### YOUR TASK
Go through the lines below and copy each one that holds the string "floorplan".

* * *

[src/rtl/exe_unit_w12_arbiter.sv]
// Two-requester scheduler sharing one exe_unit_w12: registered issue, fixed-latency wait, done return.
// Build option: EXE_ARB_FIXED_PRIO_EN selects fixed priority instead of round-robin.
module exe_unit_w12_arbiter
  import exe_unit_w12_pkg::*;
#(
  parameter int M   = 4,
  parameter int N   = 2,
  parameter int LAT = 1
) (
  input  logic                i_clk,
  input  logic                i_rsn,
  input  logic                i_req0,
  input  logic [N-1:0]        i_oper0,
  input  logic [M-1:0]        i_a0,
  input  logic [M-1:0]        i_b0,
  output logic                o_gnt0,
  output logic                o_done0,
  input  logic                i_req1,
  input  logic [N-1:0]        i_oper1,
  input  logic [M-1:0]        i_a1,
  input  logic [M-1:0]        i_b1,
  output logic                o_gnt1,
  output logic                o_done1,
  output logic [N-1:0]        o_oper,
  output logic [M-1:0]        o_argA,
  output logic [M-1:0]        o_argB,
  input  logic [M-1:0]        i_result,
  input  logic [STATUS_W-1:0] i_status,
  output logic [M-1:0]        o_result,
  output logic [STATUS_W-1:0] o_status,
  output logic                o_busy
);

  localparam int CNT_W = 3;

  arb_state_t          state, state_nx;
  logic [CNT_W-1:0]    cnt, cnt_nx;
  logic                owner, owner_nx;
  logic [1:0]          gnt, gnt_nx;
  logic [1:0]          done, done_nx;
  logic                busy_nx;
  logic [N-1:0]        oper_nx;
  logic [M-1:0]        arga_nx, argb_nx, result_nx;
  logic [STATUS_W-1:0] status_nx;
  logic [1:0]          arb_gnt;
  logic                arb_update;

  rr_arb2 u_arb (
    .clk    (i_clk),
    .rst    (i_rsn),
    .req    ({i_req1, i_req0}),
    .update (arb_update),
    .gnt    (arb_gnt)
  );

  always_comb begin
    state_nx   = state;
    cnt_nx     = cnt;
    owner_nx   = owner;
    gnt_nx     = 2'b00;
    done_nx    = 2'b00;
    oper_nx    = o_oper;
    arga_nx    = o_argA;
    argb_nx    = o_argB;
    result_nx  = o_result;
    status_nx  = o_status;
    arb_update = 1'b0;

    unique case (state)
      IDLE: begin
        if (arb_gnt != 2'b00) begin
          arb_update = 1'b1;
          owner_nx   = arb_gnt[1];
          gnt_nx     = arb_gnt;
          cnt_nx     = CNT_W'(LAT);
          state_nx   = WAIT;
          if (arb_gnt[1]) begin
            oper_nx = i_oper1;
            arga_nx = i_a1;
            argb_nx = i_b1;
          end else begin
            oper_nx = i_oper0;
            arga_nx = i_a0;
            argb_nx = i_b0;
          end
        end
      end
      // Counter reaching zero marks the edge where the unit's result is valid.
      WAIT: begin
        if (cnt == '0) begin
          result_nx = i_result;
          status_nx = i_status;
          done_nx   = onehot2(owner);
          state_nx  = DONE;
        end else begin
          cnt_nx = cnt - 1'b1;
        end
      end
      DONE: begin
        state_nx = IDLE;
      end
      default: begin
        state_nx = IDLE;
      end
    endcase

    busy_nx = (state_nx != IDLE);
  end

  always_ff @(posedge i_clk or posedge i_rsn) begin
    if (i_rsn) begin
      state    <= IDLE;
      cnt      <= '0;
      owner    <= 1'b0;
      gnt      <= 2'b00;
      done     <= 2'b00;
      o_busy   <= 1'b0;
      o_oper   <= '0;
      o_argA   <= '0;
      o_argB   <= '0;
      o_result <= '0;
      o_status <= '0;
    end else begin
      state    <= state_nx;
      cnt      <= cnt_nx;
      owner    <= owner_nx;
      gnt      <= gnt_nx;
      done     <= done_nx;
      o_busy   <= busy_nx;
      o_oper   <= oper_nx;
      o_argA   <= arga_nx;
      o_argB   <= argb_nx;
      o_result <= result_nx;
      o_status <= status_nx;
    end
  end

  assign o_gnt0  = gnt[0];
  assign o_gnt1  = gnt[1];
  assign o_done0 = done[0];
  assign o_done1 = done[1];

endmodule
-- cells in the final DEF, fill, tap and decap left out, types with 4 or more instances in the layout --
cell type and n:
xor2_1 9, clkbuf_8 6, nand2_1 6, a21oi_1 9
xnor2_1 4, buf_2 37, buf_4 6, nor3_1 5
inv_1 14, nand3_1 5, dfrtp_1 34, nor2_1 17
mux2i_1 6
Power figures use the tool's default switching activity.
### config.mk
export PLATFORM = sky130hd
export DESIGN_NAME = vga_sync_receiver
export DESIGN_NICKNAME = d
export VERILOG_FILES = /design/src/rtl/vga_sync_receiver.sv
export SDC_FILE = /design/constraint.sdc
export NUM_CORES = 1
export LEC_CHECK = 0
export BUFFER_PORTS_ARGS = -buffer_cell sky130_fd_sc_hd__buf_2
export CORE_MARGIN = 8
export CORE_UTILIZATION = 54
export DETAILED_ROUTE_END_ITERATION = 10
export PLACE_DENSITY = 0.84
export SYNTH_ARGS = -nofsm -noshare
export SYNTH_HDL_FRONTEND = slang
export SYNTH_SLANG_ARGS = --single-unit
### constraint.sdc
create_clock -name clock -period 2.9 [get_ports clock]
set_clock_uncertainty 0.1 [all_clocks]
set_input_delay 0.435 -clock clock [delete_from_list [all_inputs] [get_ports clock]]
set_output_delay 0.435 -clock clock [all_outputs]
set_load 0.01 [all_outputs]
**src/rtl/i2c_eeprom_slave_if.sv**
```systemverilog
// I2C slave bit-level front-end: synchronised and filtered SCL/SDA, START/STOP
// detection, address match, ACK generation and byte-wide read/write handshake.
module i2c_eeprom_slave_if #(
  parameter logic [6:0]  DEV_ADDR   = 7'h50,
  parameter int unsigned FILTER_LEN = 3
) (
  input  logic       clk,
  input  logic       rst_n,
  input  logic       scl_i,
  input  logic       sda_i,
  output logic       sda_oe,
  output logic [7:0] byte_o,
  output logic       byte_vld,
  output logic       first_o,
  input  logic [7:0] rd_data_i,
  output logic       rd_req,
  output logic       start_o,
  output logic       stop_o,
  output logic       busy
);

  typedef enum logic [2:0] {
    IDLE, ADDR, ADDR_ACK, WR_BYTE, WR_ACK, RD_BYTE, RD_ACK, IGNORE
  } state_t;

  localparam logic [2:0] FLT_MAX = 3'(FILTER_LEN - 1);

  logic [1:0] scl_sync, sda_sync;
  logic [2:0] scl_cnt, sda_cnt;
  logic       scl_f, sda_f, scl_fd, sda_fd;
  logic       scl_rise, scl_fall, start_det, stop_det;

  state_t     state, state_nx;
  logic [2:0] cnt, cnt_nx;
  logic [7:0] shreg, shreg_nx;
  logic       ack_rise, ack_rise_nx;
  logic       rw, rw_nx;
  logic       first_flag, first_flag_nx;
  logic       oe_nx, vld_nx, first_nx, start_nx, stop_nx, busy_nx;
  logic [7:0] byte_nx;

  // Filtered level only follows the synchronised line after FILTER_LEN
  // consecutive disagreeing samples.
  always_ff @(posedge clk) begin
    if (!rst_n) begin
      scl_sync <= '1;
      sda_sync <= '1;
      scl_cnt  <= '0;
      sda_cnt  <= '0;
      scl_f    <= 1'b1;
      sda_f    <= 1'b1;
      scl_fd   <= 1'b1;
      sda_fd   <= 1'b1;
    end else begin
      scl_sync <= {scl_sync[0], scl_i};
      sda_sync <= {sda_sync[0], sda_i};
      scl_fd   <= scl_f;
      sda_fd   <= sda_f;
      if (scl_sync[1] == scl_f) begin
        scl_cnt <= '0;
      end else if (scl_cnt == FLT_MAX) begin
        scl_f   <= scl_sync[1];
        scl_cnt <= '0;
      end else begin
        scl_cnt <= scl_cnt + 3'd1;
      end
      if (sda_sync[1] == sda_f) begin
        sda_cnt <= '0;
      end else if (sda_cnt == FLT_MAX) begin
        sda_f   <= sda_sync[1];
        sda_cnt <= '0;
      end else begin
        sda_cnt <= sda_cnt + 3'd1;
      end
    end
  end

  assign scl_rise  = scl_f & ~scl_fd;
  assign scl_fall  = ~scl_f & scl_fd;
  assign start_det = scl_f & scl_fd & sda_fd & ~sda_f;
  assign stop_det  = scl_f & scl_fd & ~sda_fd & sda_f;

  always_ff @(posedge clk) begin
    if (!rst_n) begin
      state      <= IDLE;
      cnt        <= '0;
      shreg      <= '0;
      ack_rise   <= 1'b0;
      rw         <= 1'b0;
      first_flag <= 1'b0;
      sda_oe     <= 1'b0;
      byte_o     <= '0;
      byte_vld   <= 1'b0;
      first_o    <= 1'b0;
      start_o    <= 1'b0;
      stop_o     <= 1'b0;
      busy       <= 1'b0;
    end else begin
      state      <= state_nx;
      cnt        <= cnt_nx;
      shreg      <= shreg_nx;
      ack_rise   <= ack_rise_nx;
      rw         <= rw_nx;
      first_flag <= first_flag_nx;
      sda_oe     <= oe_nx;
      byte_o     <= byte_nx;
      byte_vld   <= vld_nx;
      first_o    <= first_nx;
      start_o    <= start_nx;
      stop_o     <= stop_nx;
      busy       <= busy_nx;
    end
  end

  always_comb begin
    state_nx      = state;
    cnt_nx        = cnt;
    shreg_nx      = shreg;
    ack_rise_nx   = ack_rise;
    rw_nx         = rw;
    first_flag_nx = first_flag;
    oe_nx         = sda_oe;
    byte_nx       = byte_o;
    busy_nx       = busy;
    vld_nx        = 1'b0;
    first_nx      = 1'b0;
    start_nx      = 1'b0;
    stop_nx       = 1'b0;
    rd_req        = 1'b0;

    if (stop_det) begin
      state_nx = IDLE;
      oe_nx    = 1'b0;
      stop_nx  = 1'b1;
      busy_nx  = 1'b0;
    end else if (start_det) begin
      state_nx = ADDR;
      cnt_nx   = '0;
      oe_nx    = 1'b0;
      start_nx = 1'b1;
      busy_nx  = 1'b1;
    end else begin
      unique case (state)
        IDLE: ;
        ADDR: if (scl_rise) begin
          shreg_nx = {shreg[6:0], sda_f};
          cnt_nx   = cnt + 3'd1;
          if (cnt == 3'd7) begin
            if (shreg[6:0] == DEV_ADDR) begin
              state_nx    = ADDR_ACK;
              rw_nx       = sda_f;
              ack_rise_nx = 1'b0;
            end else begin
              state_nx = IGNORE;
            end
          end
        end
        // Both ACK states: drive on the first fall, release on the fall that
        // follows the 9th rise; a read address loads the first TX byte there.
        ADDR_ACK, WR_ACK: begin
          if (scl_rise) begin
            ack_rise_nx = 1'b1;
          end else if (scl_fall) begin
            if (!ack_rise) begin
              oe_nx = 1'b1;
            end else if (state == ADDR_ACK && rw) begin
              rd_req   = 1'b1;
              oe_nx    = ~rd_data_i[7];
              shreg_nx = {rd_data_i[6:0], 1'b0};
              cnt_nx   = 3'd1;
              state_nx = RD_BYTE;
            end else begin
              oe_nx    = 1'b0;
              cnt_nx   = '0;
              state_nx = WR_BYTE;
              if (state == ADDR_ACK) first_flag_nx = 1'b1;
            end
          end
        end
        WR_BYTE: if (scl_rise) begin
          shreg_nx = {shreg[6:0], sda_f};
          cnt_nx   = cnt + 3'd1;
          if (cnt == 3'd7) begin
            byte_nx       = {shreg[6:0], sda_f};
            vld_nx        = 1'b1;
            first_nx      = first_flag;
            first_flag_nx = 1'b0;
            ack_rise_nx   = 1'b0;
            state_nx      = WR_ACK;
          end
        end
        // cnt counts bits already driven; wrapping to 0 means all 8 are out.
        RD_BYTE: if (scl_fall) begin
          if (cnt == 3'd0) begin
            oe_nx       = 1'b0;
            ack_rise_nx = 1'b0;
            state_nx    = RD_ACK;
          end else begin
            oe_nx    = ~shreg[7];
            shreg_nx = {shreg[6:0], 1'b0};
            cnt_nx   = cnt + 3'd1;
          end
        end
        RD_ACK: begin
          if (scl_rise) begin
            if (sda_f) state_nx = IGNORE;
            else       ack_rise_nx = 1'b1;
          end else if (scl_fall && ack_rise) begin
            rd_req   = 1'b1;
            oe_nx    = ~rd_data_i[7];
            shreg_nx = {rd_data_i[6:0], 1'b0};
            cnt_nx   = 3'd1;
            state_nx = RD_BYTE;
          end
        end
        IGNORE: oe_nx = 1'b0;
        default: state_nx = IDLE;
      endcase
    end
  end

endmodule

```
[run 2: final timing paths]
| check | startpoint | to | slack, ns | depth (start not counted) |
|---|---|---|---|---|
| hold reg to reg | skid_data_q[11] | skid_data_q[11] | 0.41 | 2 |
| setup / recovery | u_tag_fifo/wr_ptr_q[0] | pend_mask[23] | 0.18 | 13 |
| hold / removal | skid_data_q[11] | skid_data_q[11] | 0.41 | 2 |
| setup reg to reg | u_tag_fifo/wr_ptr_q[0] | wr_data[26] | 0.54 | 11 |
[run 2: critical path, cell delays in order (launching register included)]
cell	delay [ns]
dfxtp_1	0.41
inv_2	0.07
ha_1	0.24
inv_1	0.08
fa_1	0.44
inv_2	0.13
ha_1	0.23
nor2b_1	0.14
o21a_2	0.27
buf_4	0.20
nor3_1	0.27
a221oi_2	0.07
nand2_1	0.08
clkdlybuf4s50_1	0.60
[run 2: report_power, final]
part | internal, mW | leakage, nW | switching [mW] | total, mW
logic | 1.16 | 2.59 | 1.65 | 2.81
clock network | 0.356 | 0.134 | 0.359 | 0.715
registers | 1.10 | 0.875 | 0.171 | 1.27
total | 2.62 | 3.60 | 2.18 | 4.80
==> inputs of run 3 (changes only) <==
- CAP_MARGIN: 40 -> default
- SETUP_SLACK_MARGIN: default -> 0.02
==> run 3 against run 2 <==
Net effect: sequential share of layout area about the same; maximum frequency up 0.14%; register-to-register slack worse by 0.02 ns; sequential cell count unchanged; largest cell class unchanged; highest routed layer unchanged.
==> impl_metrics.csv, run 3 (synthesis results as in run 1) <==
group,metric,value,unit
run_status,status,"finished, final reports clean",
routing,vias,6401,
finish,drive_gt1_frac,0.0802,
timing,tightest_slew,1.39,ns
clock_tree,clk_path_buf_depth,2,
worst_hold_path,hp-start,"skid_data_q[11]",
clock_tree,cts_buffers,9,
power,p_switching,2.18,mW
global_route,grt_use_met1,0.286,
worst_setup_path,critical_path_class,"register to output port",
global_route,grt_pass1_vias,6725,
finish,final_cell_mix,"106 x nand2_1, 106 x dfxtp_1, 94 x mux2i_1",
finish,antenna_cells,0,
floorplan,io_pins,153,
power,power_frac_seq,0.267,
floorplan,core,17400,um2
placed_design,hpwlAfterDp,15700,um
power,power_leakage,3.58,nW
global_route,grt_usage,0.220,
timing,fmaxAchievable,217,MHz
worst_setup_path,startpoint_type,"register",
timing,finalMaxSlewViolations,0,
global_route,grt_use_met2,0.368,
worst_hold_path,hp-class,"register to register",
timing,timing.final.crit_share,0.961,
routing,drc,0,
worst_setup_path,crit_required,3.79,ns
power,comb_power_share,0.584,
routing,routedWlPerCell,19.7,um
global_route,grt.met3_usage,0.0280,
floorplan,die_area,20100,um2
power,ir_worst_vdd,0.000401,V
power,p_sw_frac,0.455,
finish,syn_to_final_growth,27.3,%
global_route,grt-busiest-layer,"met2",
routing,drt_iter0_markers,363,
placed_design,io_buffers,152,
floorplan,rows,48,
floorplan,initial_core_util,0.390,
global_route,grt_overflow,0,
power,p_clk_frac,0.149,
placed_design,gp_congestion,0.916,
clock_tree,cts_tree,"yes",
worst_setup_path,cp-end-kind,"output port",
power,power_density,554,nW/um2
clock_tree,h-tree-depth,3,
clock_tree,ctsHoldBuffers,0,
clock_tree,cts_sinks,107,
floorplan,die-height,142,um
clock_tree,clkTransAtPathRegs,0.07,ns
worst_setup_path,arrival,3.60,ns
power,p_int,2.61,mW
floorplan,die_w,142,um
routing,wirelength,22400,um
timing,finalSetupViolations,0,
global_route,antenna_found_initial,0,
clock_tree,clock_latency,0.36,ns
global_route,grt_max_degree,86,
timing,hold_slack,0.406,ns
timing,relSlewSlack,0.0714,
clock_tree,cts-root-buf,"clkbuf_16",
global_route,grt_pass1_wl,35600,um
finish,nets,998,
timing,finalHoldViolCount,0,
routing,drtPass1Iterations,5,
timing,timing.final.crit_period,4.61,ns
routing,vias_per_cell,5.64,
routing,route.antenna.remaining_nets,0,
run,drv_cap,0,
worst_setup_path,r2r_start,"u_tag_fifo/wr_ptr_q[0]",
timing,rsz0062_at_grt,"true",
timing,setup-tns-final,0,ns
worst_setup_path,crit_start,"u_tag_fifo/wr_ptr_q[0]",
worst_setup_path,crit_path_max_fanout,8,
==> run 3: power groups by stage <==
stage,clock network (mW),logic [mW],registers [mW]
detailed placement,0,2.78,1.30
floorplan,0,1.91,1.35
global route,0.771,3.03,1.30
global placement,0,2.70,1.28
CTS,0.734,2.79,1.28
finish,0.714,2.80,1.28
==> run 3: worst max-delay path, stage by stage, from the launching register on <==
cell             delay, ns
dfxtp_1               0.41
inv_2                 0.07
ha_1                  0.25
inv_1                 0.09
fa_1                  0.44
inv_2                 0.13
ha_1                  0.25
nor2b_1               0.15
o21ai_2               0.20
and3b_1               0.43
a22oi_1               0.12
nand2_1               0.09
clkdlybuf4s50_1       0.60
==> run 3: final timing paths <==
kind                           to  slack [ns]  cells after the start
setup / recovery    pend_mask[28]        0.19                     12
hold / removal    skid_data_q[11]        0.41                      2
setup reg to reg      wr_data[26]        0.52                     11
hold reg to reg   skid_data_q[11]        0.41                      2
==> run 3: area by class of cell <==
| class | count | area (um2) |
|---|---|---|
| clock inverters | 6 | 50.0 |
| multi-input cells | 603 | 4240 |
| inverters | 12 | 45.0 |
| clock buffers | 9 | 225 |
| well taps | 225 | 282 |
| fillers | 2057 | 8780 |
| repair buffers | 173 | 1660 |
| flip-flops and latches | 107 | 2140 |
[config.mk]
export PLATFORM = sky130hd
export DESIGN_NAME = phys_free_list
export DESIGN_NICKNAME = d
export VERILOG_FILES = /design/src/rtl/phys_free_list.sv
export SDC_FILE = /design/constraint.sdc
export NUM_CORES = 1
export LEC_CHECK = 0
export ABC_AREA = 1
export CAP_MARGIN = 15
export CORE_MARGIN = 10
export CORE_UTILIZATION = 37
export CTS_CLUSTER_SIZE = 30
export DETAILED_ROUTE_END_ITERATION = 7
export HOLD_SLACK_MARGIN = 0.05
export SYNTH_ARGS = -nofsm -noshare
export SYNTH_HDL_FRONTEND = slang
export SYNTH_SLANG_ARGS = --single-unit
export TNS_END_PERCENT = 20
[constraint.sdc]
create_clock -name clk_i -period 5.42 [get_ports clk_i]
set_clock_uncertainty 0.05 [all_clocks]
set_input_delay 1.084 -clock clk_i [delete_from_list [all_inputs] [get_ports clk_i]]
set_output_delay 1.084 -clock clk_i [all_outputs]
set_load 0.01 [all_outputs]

* * *

### EXERCISE ANSWER
floorplan,io_pins,153,
floorplan,core,17400,um2
floorplan,die_area,20100,um2
floorplan,rows,48,
floorplan,initial_core_util,0.390,
floorplan,die-height,142,um
floorplan,die_w,142,um
floorplan,0,1.91,1.35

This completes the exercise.